This exercise asks for the whole listing to be restated exactly.

Supplied material =
——

`src/rtl/dma_req_serializer.sv`:
```
module dma_req_serializer #(
  parameter int CHANNELS  = 8,
  parameter int SILENT_CH = 4
) (
  input  logic                clk,
  input  logic                rst,
  input  logic [CHANNELS-1:0] dreq_in,
  output logic                req_n
);
  localparam int IW = $clog2(CHANNELS);
  localparam logic [CHANNELS-1:0] KEEP = ~(CHANNELS'(1) << SILENT_CH);
  localparam logic [IW-1:0] LAST = IW'(CHANNELS - 1);

  typedef enum logic [2:0] {S_IDLE, S_START, S_BITS, S_HOLD, S_GAP} st_t;

  st_t st, after_frame;
  logic [CHANNELS-1:0] s1, s2, cap, eff;
  logic [IW-1:0] idx;

  assign eff = s2 & KEEP;
  assign after_frame = (eff == '0) ? S_IDLE : (eff != cap) ? S_GAP : S_HOLD;
  assign req_n = (st == S_IDLE || st == S_GAP) ? 1'b1 :
                 (st == S_BITS) ? cap[idx] : 1'b0;

  always_ff @(posedge clk) begin
    if (rst) begin
      s1  <= '0;
      s2  <= '0;
      cap <= '0;
      idx <= '0;
      st  <= S_IDLE;
    end else begin
      s1 <= dreq_in;
      s2 <= s1;
      case (st)
        S_IDLE, S_GAP: begin
          if (|eff) begin
            st  <= S_START;
            cap <= eff;
          end else begin
            st <= S_IDLE;
          end
        end
        S_START: begin
          st  <= S_BITS;
          idx <= '0;
        end
        S_BITS: begin
          idx <= idx + 1'b1;
          if (idx == LAST) st <= after_frame;
        end
        S_HOLD:  st <= after_frame;
        default: st <= S_IDLE;
      endcase
    end
  end

  p_reset_idle_r1: assert property (@(posedge clk) rst |=> req_n);

  p_start_one_clk_r4: assert property (@(posedge clk) disable iff (rst)
    (st == S_START) |-> (!req_n ##1 (st == S_BITS && idx == '0)));

  p_eight_slots_r5: assert property (@(posedge clk) disable iff (rst)
    (st == S_BITS && idx == LAST) |=> (st != S_BITS));

  p_slot_silent_r6: assert property (@(posedge clk) disable iff (rst)
    (st == S_BITS && idx == IW'(SILENT_CH)) |-> !req_n);

  p_capture_stable_r7: assert property (@(posedge clk) disable iff (rst)
    (st == S_BITS) |=> $stable(cap));

  p_release_r9: assert property (@(posedge clk) disable iff (rst)
    (st == S_HOLD && eff == '0) |=> req_n);

  p_gap_r10: assert property (@(posedge clk) disable iff (rst)
    (st == S_HOLD && eff != cap && eff != '0) |=> (req_n ##1 !req_n));
endmodule

```
## config.mk

```make
export PLATFORM = sky130hd
export DESIGN_NAME = clap_energy_detector
export DESIGN_NICKNAME = d
export VERILOG_FILES = /design/src/rtl/clap_pkg.sv /design/src/rtl/energy_window.sv /design/src/rtl/clap_sequencer.sv /design/src/rtl/clap_pair.sv /design/src/rtl/clap_energy_detector.sv
export SDC_FILE = /design/constraint.sdc
export NUM_CORES = 1
export LEC_CHECK = 0
export BUFFER_PORTS_ARGS = -buffer_cell sky130_fd_sc_hd__buf_4
export CORE_ASPECT_RATIO = 1.4
export CORE_MARGIN = 4
export CORE_UTILIZATION = 55
export DETAILED_ROUTE_END_ITERATION = 10
export HOLD_SLACK_MARGIN = 0.06
export PLACE_DENSITY = 0.74
export SYNTH_ARGS = -nofsm -noshare
export SYNTH_HDL_FRONTEND = slang
export SYNTH_SLANG_ARGS = --single-unit
```

## constraint.sdc

```tcl
create_clock -name clk -period 11.3 [get_ports clk]
set_clock_uncertainty 0.05 [all_clocks]
set_input_delay 0.565 -clock clk [delete_from_list [all_inputs] [get_ports clk]]
set_output_delay 0.565 -clock clk [all_outputs]
set_load 0.01 [all_outputs]
```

——

Solution for this task =
`src/rtl/dma_req_serializer.sv`:
```
module dma_req_serializer #(
  parameter int CHANNELS  = 8,
  parameter int SILENT_CH = 4
) (
  input  logic                clk,
  input  logic                rst,
  input  logic [CHANNELS-1:0] dreq_in,
  output logic                req_n
);
  localparam int IW = $clog2(CHANNELS);
  localparam logic [CHANNELS-1:0] KEEP = ~(CHANNELS'(1) << SILENT_CH);
  localparam logic [IW-1:0] LAST = IW'(CHANNELS - 1);

  typedef enum logic [2:0] {S_IDLE, S_START, S_BITS, S_HOLD, S_GAP} st_t;

  st_t st, after_frame;
  logic [CHANNELS-1:0] s1, s2, cap, eff;
  logic [IW-1:0] idx;

  assign eff = s2 & KEEP;
  assign after_frame = (eff == '0) ? S_IDLE : (eff != cap) ? S_GAP : S_HOLD;
  assign req_n = (st == S_IDLE || st == S_GAP) ? 1'b1 :
                 (st == S_BITS) ? cap[idx] : 1'b0;

  always_ff @(posedge clk) begin
    if (rst) begin
      s1  <= '0;
      s2  <= '0;
      cap <= '0;
      idx <= '0;
      st  <= S_IDLE;
    end else begin
      s1 <= dreq_in;
      s2 <= s1;
      case (st)
        S_IDLE, S_GAP: begin
          if (|eff) begin
            st  <= S_START;
            cap <= eff;
          end else begin
            st <= S_IDLE;
          end
        end
        S_START: begin
          st  <= S_BITS;
          idx <= '0;
        end
        S_BITS: begin
          idx <= idx + 1'b1;
          if (idx == LAST) st <= after_frame;
        end
        S_HOLD:  st <= after_frame;
        default: st <= S_IDLE;
      endcase
    end
  end

  p_reset_idle_r1: assert property (@(posedge clk) rst |=> req_n);

  p_start_one_clk_r4: assert property (@(posedge clk) disable iff (rst)
    (st == S_START) |-> (!req_n ##1 (st == S_BITS && idx == '0)));

  p_eight_slots_r5: assert property (@(posedge clk) disable iff (rst)
    (st == S_BITS && idx == LAST) |=> (st != S_BITS));

  p_slot_silent_r6: assert property (@(posedge clk) disable iff (rst)
    (st == S_BITS && idx == IW'(SILENT_CH)) |-> !req_n);

  p_capture_stable_r7: assert property (@(posedge clk) disable iff (rst)
    (st == S_BITS) |=> $stable(cap));

  p_release_r9: assert property (@(posedge clk) disable iff (rst)
    (st == S_HOLD && eff == '0) |=> req_n);

  p_gap_r10: assert property (@(posedge clk) disable iff (rst)
    (st == S_HOLD && eff != cap && eff != '0) |=> (req_n ##1 !req_n));
endmodule

```
## config.mk

```make
export PLATFORM = sky130hd
export DESIGN_NAME = clap_energy_detector
export DESIGN_NICKNAME = d
export VERILOG_FILES = /design/src/rtl/clap_pkg.sv /design/src/rtl/energy_window.sv /design/src/rtl/clap_sequencer.sv /design/src/rtl/clap_pair.sv /design/src/rtl/clap_energy_detector.sv
export SDC_FILE = /design/constraint.sdc
export NUM_CORES = 1
export LEC_CHECK = 0
export BUFFER_PORTS_ARGS = -buffer_cell sky130_fd_sc_hd__buf_4
export CORE_ASPECT_RATIO = 1.4
export CORE_MARGIN = 4
export CORE_UTILIZATION = 55
export DETAILED_ROUTE_END_ITERATION = 10
export HOLD_SLACK_MARGIN = 0.06
export PLACE_DENSITY = 0.74
export SYNTH_ARGS = -nofsm -noshare
export SYNTH_HDL_FRONTEND = slang
export SYNTH_SLANG_ARGS = --single-unit
```

## constraint.sdc

```tcl
create_clock -name clk -period 11.3 [get_ports clk]
set_clock_uncertainty 0.05 [all_clocks]
set_input_delay 0.565 -clock clk [delete_from_list [all_inputs] [get_ports clk]]
set_output_delay 0.565 -clock clk [all_outputs]
set_load 0.01 [all_outputs]
```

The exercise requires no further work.